**WHAT TO WORK ON:**
Below are records; please set down exactly the lines from the first through the one containing "export SYNTH_HIERARCHICAL = 1".

**RECORDS SUPPLIED:**
--- config.mk ---
export PLATFORM = sky130hd
export DESIGN_NAME = debug_command_flash_unlock
export DESIGN_NICKNAME = d
export VERILOG_FILES = /design/src/logic/debug_command_flash_unlock_pkg.sv /design/src/logic/debug_command_flash_unlock.sv
export VERILOG_INCLUDE_DIRS = /design/src /design/src/logic
export SDC_FILE = /design/constraint.sdc
export NUM_CORES = 1
export LEC_CHECK = 0
export BUFFER_PORTS_ARGS = -buffer_cell sky130_fd_sc_hd__buf_4
export CORE_MARGIN = 5
export CORE_UTILIZATION = 33
export CTS_BUF_LIST = sky130_fd_sc_hd__clkbuf_2 sky130_fd_sc_hd__clkbuf_4 sky130_fd_sc_hd__clkbuf_8
export DETAILED_ROUTE_END_ITERATION = 8
export PLACE_DENSITY_LB_ADDON = 0.25
export SLEW_MARGIN = 5
export SYNTH_ARGS = -nofsm -noshare
export SYNTH_HDL_FRONTEND = slang
export SYNTH_HIERARCHICAL = 1
export SYNTH_SLANG_ARGS = --single-unit
export TNS_END_PERCENT = 30
--- constraint.sdc ---
create_clock -name clock_in -period 3.5 [get_ports clock_in]
set_clock_uncertainty 0.1 [all_clocks]
set_input_delay 0.175 -clock clock_in [delete_from_list [all_inputs] [get_ports clock_in]]
set_output_delay 0.175 -clock clock_in [all_outputs]
set_load 0.01 [all_outputs]
--- src/logic/debug_command_flash_unlock_defs.svh ---
`ifndef DEBUG_COMMAND_FLASH_UNLOCK_DEFS_SVH
`define DEBUG_COMMAND_FLASH_UNLOCK_DEFS_SVH

// debug command codes
`define DBG_CMD_WR_CTL      8'h04
`define DBG_CMD_RD_CTL      8'h05
`define DBG_CMD_WR_PC       8'h06
`define DBG_CMD_RD_PC       8'h07
`define DBG_CMD_WR_REG      8'h08

// debug control register
`define DBG_CTL_RESET       8'h00
`define DBG_CTL_HALT_BIT    7

// flash command codes
`define FLASH_UNLOCK_FIRST  8'h73
`define FLASH_UNLOCK_SECOND 8'h8C
`define FLASH_PAGE_ERASE    8'h95
`define FLASH_MASS_ERASE    8'h63
`define FLASH_SECTOR_ACCESS 8'h5E

// register file addresses
`define ADDR_TRIM_INDEX     12'hFF6
`define ADDR_FLASH_COMMAND  12'hFF8
`define ADDR_FLASH_REG_LO   12'hFF8
`define ADDR_FLASH_REG_HI   12'hFFF

// reset values and field layout
`define TRIM_INDEX_RESET    5'h00
`define TRIM_INDEX_WIDTH    5
`define FLASH_CMD_RESET     8'h00
`define STATUS_SECTOR_BIT   4

// transfer sizes
`define WR_REG_FULL_COUNT   9'h100
`define FLASH_PAGE_BYTES    512
`define RX_FIFO_DEPTH       32

`endif

--- src/logic/debug_command_flash_unlock_pkg.sv ---
package debug_command_flash_unlock_pkg;

  // command handler states
  typedef enum logic [3:0] {
    ST_IDLE,
    ST_CTL_DATA,
    ST_PC_HI,
    ST_PC_LO,
    ST_WR_ADDR_HI,
    ST_WR_ADDR_LO,
    ST_WR_SIZE,
    ST_WR_DATA,
    ST_TX_CTL,
    ST_TX_PC_HI,
    ST_TX_PC_LO
  } handler_state_t;

  // flash controller lock states
  typedef enum logic [1:0] {
    FL_LOCKED,
    FL_FIRST_SEEN,
    FL_UNLOCKED
  } flash_state_t;

endpackage

--- src/logic/debug_command_flash_unlock.sv ---
`timescale 1ns/10ps
`include "debug_command_flash_unlock_defs.svh"

module byte_fifo #(
  parameter int WIDTH = 8,
  parameter int DEPTH = 32
) (
  // clock and reset
  input  wire logic             clock_in,
  input  wire logic             rst_in,
  // fill side
  input  wire logic             in_valid_in,
  input  wire logic [WIDTH-1:0] in_data_in,
  output logic                  in_ready_out,
  // drain side
  output logic                  out_valid_out,
  output logic [WIDTH-1:0]      out_data_out,
  input  wire logic             out_ready_in
);
  localparam int AW = $clog2(DEPTH);

  logic [WIDTH-1:0] mem_q [DEPTH];
  logic [AW:0]      wr_ptr_q;
  logic [AW:0]      rd_ptr_q;
  wire              empty;
  wire              full;
  wire              push;
  wire              pop;

  // full and empty from pointers with a wrap bit
  assign empty         = (wr_ptr_q == rd_ptr_q);
  assign full          = (wr_ptr_q[AW] != rd_ptr_q[AW]) &&
                         (wr_ptr_q[AW-1:0] == rd_ptr_q[AW-1:0]);
  assign in_ready_out  = !full;
  assign out_valid_out = !empty;
  assign out_data_out  = mem_q[rd_ptr_q[AW-1:0]];
  assign push          = in_valid_in && !full;
  assign pop           = out_ready_in && !empty;

  // storage write
  always_ff @(posedge clock_in) begin
    if (push) begin
      mem_q[wr_ptr_q[AW-1:0]] <= in_data_in;
    end
  end

  // pointer update
  always_ff @(posedge clock_in) begin
    if (rst_in) begin
      wr_ptr_q <= '0;
      rd_ptr_q <= '0;
    end else begin
      wr_ptr_q <= wr_ptr_q + (AW+1)'(push);
      rd_ptr_q <= rd_ptr_q + (AW+1)'(pop);
    end
  end
endmodule

module debug_command_flash_unlock (
  // clock and reset
  input  wire logic        clock_in,
  input  wire logic        rst_in,
  // debug link receive bytes
  input  wire logic        rx_valid_in,
  input  wire logic [7:0]  rx_data_in,
  output logic             rx_ready_out,
  // debug link transmit bytes
  output logic             tx_valid_out,
  output logic [7:0]       tx_data_out,
  input  wire logic        tx_ready_in,
  // cpu register file port
  input  wire logic        reg_wr_in,
  input  wire logic        reg_rd_in,
  input  wire logic [11:0] reg_addr_in,
  input  wire logic [7:0]  reg_wdata_in,
  output logic [7:0]       reg_rdata_out,
  // device state
  input  wire logic        read_protect_in,
  input  wire logic [15:0] pc_in,
  input  wire logic [7:0]  page_select_in,
  // debug control and program counter
  output logic [7:0]       debug_control_reg_out,
  output logic             debug_halt_state_bit_out,
  output logic             pc_load_out,
  output logic [15:0]      pc_value_out,
  // debug register file writes
  output logic             dbg_reg_wr_out,
  output logic [11:0]      dbg_reg_addr_out,
  output logic [7:0]       dbg_reg_data_out,
  // flash controller actions
  output logic             page_erase_out,
  output logic [7:0]       erase_page_out,
  output logic             mass_erase_out,
  output logic             sector_protect_en_out,
  output logic [4:0]       trim_option_index_out
);
  debug_command_flash_unlock_pkg::handler_state_t state_q, state_d;
  debug_command_flash_unlock_pkg::flash_state_t   fstate_q, fstate_d;

  logic [7:0]  ctl_q;
  logic [7:0]  pc_hi_q;
  logic [11:0] addr_q;
  logic [8:0]  count_q;
  logic [7:0]  tx_q;
  logic [15:0] pc_cap_q;
  logic [4:0]  trim_q;
  logic        sector_q;
  logic [7:0]  rdata_q;
  logic        pc_load_q;
  logic [15:0] pc_val_q;
  logic        dwr_q;
  logic [11:0] daddr_q;
  logic [7:0]  ddata_q;
  logic        perase_q;
  logic [7:0]  epage_q;
  logic        merase_q;

  wire         fifo_valid;
  wire [7:0]   fifo_data;
  wire         take;
  wire         tx_go;
  wire         halted;
  wire         rx_state;
  wire         commit;
  wire [7:0]   ctl_new;
  wire         dbg_fc_wr;
  wire         cpu_fc_wr;
  wire         fc_wr;
  wire [7:0]   fc_data;
  wire         fc_from_dbg;
  wire         dbg_trim_wr;
  wire         cpu_trim_wr;
  wire [7:0]   flash_status;

  // true for addresses of the flash control register group
  function automatic logic is_flash_reg(input logic [11:0] a);
    return (a >= `ADDR_FLASH_REG_LO) && (a <= `ADDR_FLASH_REG_HI);
  endfunction

  // incoming link bytes pass through a buffer before the handler
  byte_fifo #(
    .WIDTH (8),
    .DEPTH (`RX_FIFO_DEPTH)
  ) rx_fifo (
    .clock_in      (clock_in),
    .rst_in        (rst_in),
    .in_valid_in   (rx_valid_in),
    .in_data_in    (rx_data_in),
    .in_ready_out  (rx_ready_out),
    .out_valid_out (fifo_valid),
    .out_data_out  (fifo_data),
    .out_ready_in  (rx_state)
  );

  // handshake and gating terms
  assign halted   = ctl_q[`DBG_CTL_HALT_BIT];
  assign rx_state = (state_q != debug_command_flash_unlock_pkg::ST_TX_CTL) &&
                    (state_q != debug_command_flash_unlock_pkg::ST_TX_PC_HI) &&
                    (state_q != debug_command_flash_unlock_pkg::ST_TX_PC_LO);
  assign take     = rx_state && fifo_valid;
  assign tx_valid_out = !rx_state;
  assign tx_go    = tx_valid_out && tx_ready_in;
  assign commit   = take && halted &&
                    (state_q == debug_command_flash_unlock_pkg::ST_WR_DATA) &&
                    (!read_protect_in || is_flash_reg(addr_q));
  // halt bit sticks under read protect
  assign ctl_new  = {fifo_data[7] | (read_protect_in & halted),
                     fifo_data[6:0]};

  // writes that reach flash command and trim index
  assign dbg_fc_wr   = commit && (addr_q == `ADDR_FLASH_COMMAND);
  assign cpu_fc_wr   = reg_wr_in && (reg_addr_in == `ADDR_FLASH_COMMAND);
  assign fc_wr       = dbg_fc_wr || cpu_fc_wr;
  assign fc_from_dbg = dbg_fc_wr;
  assign fc_data     = dbg_fc_wr ? fifo_data : reg_wdata_in;
  assign dbg_trim_wr = commit && (addr_q == `ADDR_TRIM_INDEX);
  assign cpu_trim_wr = reg_wr_in && (reg_addr_in == `ADDR_TRIM_INDEX);
  assign flash_status = {3'h0, sector_q, 2'h0, fstate_q};

  always_comb begin
    state_d = state_q;
    case (state_q)
      debug_command_flash_unlock_pkg::ST_IDLE: begin
        if (take) begin
          case (fifo_data)
            `DBG_CMD_WR_CTL:
              state_d = debug_command_flash_unlock_pkg::ST_CTL_DATA;
            `DBG_CMD_RD_CTL:
              state_d = debug_command_flash_unlock_pkg::ST_TX_CTL;
            `DBG_CMD_WR_PC:
              state_d = debug_command_flash_unlock_pkg::ST_PC_HI;
            `DBG_CMD_RD_PC:
              state_d = debug_command_flash_unlock_pkg::ST_TX_PC_HI;
            `DBG_CMD_WR_REG:
              state_d = debug_command_flash_unlock_pkg::ST_WR_ADDR_HI;
            default:
              state_d = debug_command_flash_unlock_pkg::ST_IDLE;
          endcase
        end
      end
      debug_command_flash_unlock_pkg::ST_CTL_DATA: begin
        if (take) state_d = debug_command_flash_unlock_pkg::ST_IDLE;
      end
      debug_command_flash_unlock_pkg::ST_PC_HI: begin
        if (take) state_d = debug_command_flash_unlock_pkg::ST_PC_LO;
      end
      debug_command_flash_unlock_pkg::ST_PC_LO: begin
        if (take) state_d = debug_command_flash_unlock_pkg::ST_IDLE;
      end
      debug_command_flash_unlock_pkg::ST_WR_ADDR_HI: begin
        if (take) state_d = debug_command_flash_unlock_pkg::ST_WR_ADDR_LO;
      end
      debug_command_flash_unlock_pkg::ST_WR_ADDR_LO: begin
        if (take) state_d = debug_command_flash_unlock_pkg::ST_WR_SIZE;
      end
      debug_command_flash_unlock_pkg::ST_WR_SIZE: begin
        if (take) state_d = debug_command_flash_unlock_pkg::ST_WR_DATA;
      end
      debug_command_flash_unlock_pkg::ST_WR_DATA: begin
        if (take && count_q == 9'h001) begin
          state_d = debug_command_flash_unlock_pkg::ST_IDLE;
        end
      end
      debug_command_flash_unlock_pkg::ST_TX_CTL: begin
        if (tx_go) state_d = debug_command_flash_unlock_pkg::ST_IDLE;
      end
      debug_command_flash_unlock_pkg::ST_TX_PC_HI: begin
        if (tx_go) state_d = debug_command_flash_unlock_pkg::ST_TX_PC_LO;
      end
      debug_command_flash_unlock_pkg::ST_TX_PC_LO: begin
        if (tx_go) state_d = debug_command_flash_unlock_pkg::ST_IDLE;
      end
      default: state_d = debug_command_flash_unlock_pkg::ST_IDLE;
    endcase
  end

  always_comb begin
    fstate_d = fstate_q;
    if (fc_wr) begin
      case (fstate_q)
        debug_command_flash_unlock_pkg::FL_LOCKED: begin
          if (fc_data == `FLASH_UNLOCK_FIRST) begin
            fstate_d = debug_command_flash_unlock_pkg::FL_FIRST_SEEN;
          end else begin
            fstate_d = debug_command_flash_unlock_pkg::FL_LOCKED;
          end
        end
        debug_command_flash_unlock_pkg::FL_FIRST_SEEN: begin
          if (fc_data == `FLASH_UNLOCK_SECOND) begin
            fstate_d = debug_command_flash_unlock_pkg::FL_UNLOCKED;
          end else begin
            fstate_d = debug_command_flash_unlock_pkg::FL_LOCKED;
          end
        end
        debug_command_flash_unlock_pkg::FL_UNLOCKED: begin
          // erase start or anything but 5EH relocks
          if (fc_data == `FLASH_SECTOR_ACCESS) begin
            fstate_d = debug_command_flash_unlock_pkg::FL_UNLOCKED;
          end else begin
            fstate_d = debug_command_flash_unlock_pkg::FL_LOCKED;
          end
        end
        default: fstate_d = debug_command_flash_unlock_pkg::FL_LOCKED;
      endcase
    end
  end

  // state registers
  always_ff @(posedge clock_in) begin
    if (rst_in) begin
      state_q  <= debug_command_flash_unlock_pkg::ST_IDLE;
      fstate_q <= debug_command_flash_unlock_pkg::FL_LOCKED;
    end else begin
      state_q  <= state_d;
      fstate_q <= fstate_d;
    end
  end

  always_ff @(posedge clock_in) begin
    if (rst_in) begin
      ctl_q <= `DBG_CTL_RESET;
    end else if (take &&
                 state_q == debug_command_flash_unlock_pkg::ST_CTL_DATA) begin
      ctl_q <= ctl_new;
    end
  end

  // program counter write, discarded unless allowed
  always_ff @(posedge clock_in) begin
    if (rst_in) begin
      pc_hi_q   <= 8'h00;
      pc_load_q <= 1'b0;
      pc_val_q  <= 16'h0000;
    end else begin
      pc_load_q <= 1'b0;
      if (take && state_q == debug_command_flash_unlock_pkg::ST_PC_HI) begin
        pc_hi_q <= fifo_data;
      end
      if (take && state_q == debug_command_flash_unlock_pkg::ST_PC_LO &&
          halted && !read_protect_in) begin
        pc_load_q <= 1'b1;
        pc_val_q  <= {pc_hi_q, fifo_data};
      end
    end
  end

  // address and byte count of register writes
  always_ff @(posedge clock_in) begin
    if (rst_in) begin
      addr_q  <= 12'h000;
      count_q <= 9'h000;
    end else if (take) begin
      case (state_q)
        debug_command_flash_unlock_pkg::ST_WR_ADDR_HI:
          addr_q[11:8] <= fifo_data[3:0];
        debug_command_flash_unlock_pkg::ST_WR_ADDR_LO:
          addr_q[7:0] <= fifo_data;
        debug_command_flash_unlock_pkg::ST_WR_SIZE:
          count_q <= (fifo_data == 8'h00) ? `WR_REG_FULL_COUNT
                                          : {1'b0, fifo_data};
        debug_command_flash_unlock_pkg::ST_WR_DATA: begin
          addr_q  <= addr_q + 12'h001;
          count_q <= count_q - 9'h001;
        end
        default: addr_q <= addr_q;
      endcase
    end
  end

  // committed writes toward the register file
  always_ff @(posedge clock_in) begin
    if (rst_in) begin
      dwr_q   <= 1'b0;
      daddr_q <= 12'h000;
      ddata_q <= 8'h00;
    end else begin
      dwr_q <= commit;
      if (commit) begin
        daddr_q <= addr_q;
        ddata_q <= fifo_data;
      end
    end
  end

  // answer bytes, PC masked when not allowed
  always_ff @(posedge clock_in) begin
    if (rst_in) begin
      tx_q     <= 8'h00;
      pc_cap_q <= 16'h0000;
    end else if (take &&
                 state_q == debug_command_flash_unlock_pkg::ST_IDLE) begin
      tx_q     <= (fifo_data == `DBG_CMD_RD_CTL) ? ctl_q :
                  ((halted && !read_protect_in) ? pc_in[15:8] : 8'hFF);
      pc_cap_q <= (halted && !read_protect_in) ? pc_in : 16'hFFFF;
    end else if (tx_go &&
                 state_q == debug_command_flash_unlock_pkg::ST_TX_PC_HI) begin
      tx_q <= pc_cap_q[7:0];
    end
  end

  always_ff @(posedge clock_in) begin
    if (rst_in) begin
      perase_q <= 1'b0;
      epage_q  <= 8'h00;
      merase_q <= 1'b0;
      sector_q <= 1'b0;
    end else begin
      perase_q <= 1'b0;
      merase_q <= 1'b0;
      if (fc_wr) begin
        sector_q <= (fc_data == `FLASH_SECTOR_ACCESS);
      end
      if (fc_wr &&
          fstate_q == debug_command_flash_unlock_pkg::FL_UNLOCKED) begin
        if (fc_data == `FLASH_PAGE_ERASE) begin
          perase_q <= 1'b1;
          epage_q  <= page_select_in;
        end
        if (fc_data == `FLASH_MASS_ERASE && fc_from_dbg) begin
          merase_q <= 1'b1;
        end
      end
    end
  end

  // trim index, debug path wins a same-cycle clash
  always_ff @(posedge clock_in) begin
    if (rst_in) begin
      trim_q <= `TRIM_INDEX_RESET;
    end else if (dbg_trim_wr) begin
      trim_q <= fifo_data[`TRIM_INDEX_WIDTH-1:0];
    end else if (cpu_trim_wr) begin
      trim_q <= reg_wdata_in[`TRIM_INDEX_WIDTH-1:0];
    end
  end

  // cpu reads, command address shows status
  always_ff @(posedge clock_in) begin
    if (rst_in) begin
      rdata_q <= 8'h00;
    end else if (reg_rd_in) begin
      if (reg_addr_in == `ADDR_TRIM_INDEX) begin
        rdata_q <= {3'h0, trim_q};
      end else if (reg_addr_in == `ADDR_FLASH_COMMAND) begin
        rdata_q <= flash_status;
      end else begin
        rdata_q <= 8'h00;
      end
    end
  end

  // output drive
  assign tx_data_out              = tx_q;
  assign reg_rdata_out            = rdata_q;
  assign debug_control_reg_out    = ctl_q;
  assign debug_halt_state_bit_out = halted;
  assign pc_load_out              = pc_load_q;
  assign pc_value_out             = pc_val_q;
  assign dbg_reg_wr_out           = dwr_q;
  assign dbg_reg_addr_out         = daddr_q;
  assign dbg_reg_data_out         = ddata_q;
  // page select names one 512 byte page
  assign page_erase_out           = perase_q;
  assign erase_page_out           = epage_q;
  assign mass_erase_out           = merase_q;
  assign sector_protect_en_out    = sector_q;
  assign trim_option_index_out    = trim_q;
endmodule

==> impl_metrics.json, run 1 <==
{
  "status": "finished, final reports clean",
  "cp_data_arrival_time_ns": 3.83,
  "gr-usage-all-layers": 0.1607,
  "core-area_sq_mm": 0.04875,
  "rows": 81,
  "dieHeight_microns": 231.8,
  "met1_length_microns": 19480,
  "muxShareOfSynthArea": 0.1045,
  "synth.avg_cell_area_sq_um": 13.02,
  "final_common_cell": "edfxtp_1",
  "power_uw": 12730,
  "drc_errors": 0,
  "drtAntennaViolNets": 0,
  "power_density_mw_per_mm2": 612.9,
  "max_freq_mhz": 296.1,
  "final_area_sq_mm": 0.02077,
  "ys_seq_elements": 386,
  "multiInputGateArea_sq_mm": 0.005552,
  "fin_nets": 1612,
  "wl_per_cell_microns": 19.41,
  "fin_crit_ns": 3.377,
  "critical_path_required_ns": 3.96,
  "irDropWorstVdd_uv": 305.0,
  "cts_tree": "done",
  "fin_tns_setup_ns": 0,
  "syn2layout_area_growth_pct": 27.99,
  "grt_pass1_wl_microns": 67500,
  "drtPass1Iterations": 5,
  "yosys.area_share.xor_xnor": 0.009174,
  "netlist_instances": 1247,
  "timing.final.ws_setup_ns": 0.1232,
  "dr_wl_met3_microns": 2315,
  "globalRoute.totalOverflow": 0,
  "path_class": "reg2reg",
  "vias": 11354,
  "maxCapViolCount": 0,
  "clk_latency_ns": 0.66,
  "finalWirelength_microns": 43900,
  "ys_seq_area_frac": 0.6340,
  "synth_simple_gate_area_frac": 0.1233,
  "final_cell_mix": "edfxtp_1, buf_4, dfxtp_1, nand2_1, a21oi_1",
  "register_area_sq_mm": 0.01030,
  "antenna_found_initial": 1,
  "ys_types": 74,
  "synth_top_family_by_area": "simple AND/OR/NAND/NOR gates",
  "dpl_cell_area_sq_mm": 0.01853,
  "path_clk_slew_ns": 0.06,
  "start_kind": "flop",
  "crit_chain": "buf_12 -> mux4_2 -> a22o_1 -> a2111oi_4 -> a21oi_1 -> or3b_1 -> nor4bb_1 -> buf_4 -> nor3b_2 -> buf_4 -> o21ai_0 -> a21oi_1",
  "setup_viol": 0,
  "grt_pass1_vias": 11482,
  "slew_headroom": 0.3603,
  "synth_edf_count": 256,
  "end_kind": "flop",
  "wl_met2_microns": 21050,
  "worstPathMaxFanout": 8,
  "finalHoldViolCount": 0,
  "netlist_area_sq_mm": 0.01623,
  "tightest_slew_ns": 0.9595,
  "synth-compound-area-share": 0.09066,
  "hpwlAfterDp_microns": 29120,
  "vias_per_cell": 5.022,
  "drive_above_1_share": 0.2803,
  "io_pins": 140,
  "hold_path_class": "in2reg",
  "synth-warning-count": 6,
  "die_w_microns": 231.8,
  "nFillCells": 4521,
  "fin_cells": 2261,
  "worst_path_max_delay_cell": "mux4_2",
  "slowest_delay_ns": 0.48,
  "drt-initial-drc-count": 812,
  "globalplace.congestion": 0.8367,
  "pre_cts_ws_ns": -0.2111,
  "top_layer": "met4",
  "die-area_sq_mm": 0.05372,
  "synthFlopType": "edfxtp_1",
  "cts_sinks": 386,
  "post-route-period-util": 0.9648,
  "initial_core_util": 0.3329,
  "htreeDepth": 3,
  "rsz0062_at_grt": "yes",
  "clockBufferDepth": 3,
  "port-buffer-count": 136,
  "leakage_uw": 0.007424,
  "cts-buffers-inserted": 69,
  "postSynth.asyncResetShare": 0,
  "synthAdderAreaFrac": 0.006938,
  "dp_cells": 2067,
  "cts_root_buffer": "clkbuf_8",
  "maxSlewViolCount": 0,
  "grt_max_degree": 86
}
## sequential cells by signal, indices dropped and copies added (netlist names), 4 cells and up
signal                 flops
addr_q                    12
trim_option_index_out      5
rx_fifo/wr_ptr_q           6
tx_data_out                8
reg_rdata_out              5
pc_value_out              16
pc_hi_q                    8
rx_fifo/mem_q            256
dbg_reg_addr_out          12
state_q                    4
debug_control_reg_out      8
pc_cap_q                   8
dbg_reg_data_out           8
erase_page_out             8
count_q                    9
rx_fifo/rd_ptr_q           6
## metal layers
layer  GRT usage  up-vias
li1            -     5386
met1      0.2173     5594
met2      0.2594      301
met3     0.03253       73
met4     0.05558        0
met5           0        -
## per-stage QoR
step | hold WS (ns) | utilization
after CTS | 0.02363 | 0.4223
after global routing | 0.09116 | 0.4261
after global placement | 0.3459 | 0.3802
after detailed placement | 0.3487 | 0.3802
after floorplan | 0.1466 | -
final | 0.07476 | 0.4261
## synthesized netlist by cell type (all sizes together), types with 11 or more instances
master  number  area (sq um)
mux2i       63         630.6
a311oi      12         105.1
nand4       12         75.07
buf         44         267.8
o21ai       30         150.1
mux4        47          1066
a21oi       95         475.5
inv         15         56.30
or3         13         81.33
a22oi       16         120.1
xor2        11         96.34
nand3       52         265.3
nor3        55         275.3
dfxtp      130          2603
edfxtp     256          7687
clkbuf      48         181.4
o22ai       11         68.82
nand2       94         355.3
nor2b       17         106.4
nor2        82         307.8
## critical path: cells and delay by family, from the launching register on
family	cells	cell delay [ns]
AND/OR/NAND/NOR	3	0.87
buffers and inverters	3	0.47
AO/OA/AOI/OAI	5	0.98
flip-flops	1	0.39
multiplexers	1	0.48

**RESULT:**
--- config.mk ---
export PLATFORM = sky130hd
export DESIGN_NAME = debug_command_flash_unlock
export DESIGN_NICKNAME = d
export VERILOG_FILES = /design/src/logic/debug_command_flash_unlock_pkg.sv /design/src/logic/debug_command_flash_unlock.sv
export VERILOG_INCLUDE_DIRS = /design/src /design/src/logic
export SDC_FILE = /design/constraint.sdc
export NUM_CORES = 1
export LEC_CHECK = 0
export BUFFER_PORTS_ARGS = -buffer_cell sky130_fd_sc_hd__buf_4
export CORE_MARGIN = 5
export CORE_UTILIZATION = 33
export CTS_BUF_LIST = sky130_fd_sc_hd__clkbuf_2 sky130_fd_sc_hd__clkbuf_4 sky130_fd_sc_hd__clkbuf_8
export DETAILED_ROUTE_END_ITERATION = 8
export PLACE_DENSITY_LB_ADDON = 0.25
export SLEW_MARGIN = 5
export SYNTH_ARGS = -nofsm -noshare
export SYNTH_HDL_FRONTEND = slang
export SYNTH_HIERARCHICAL = 1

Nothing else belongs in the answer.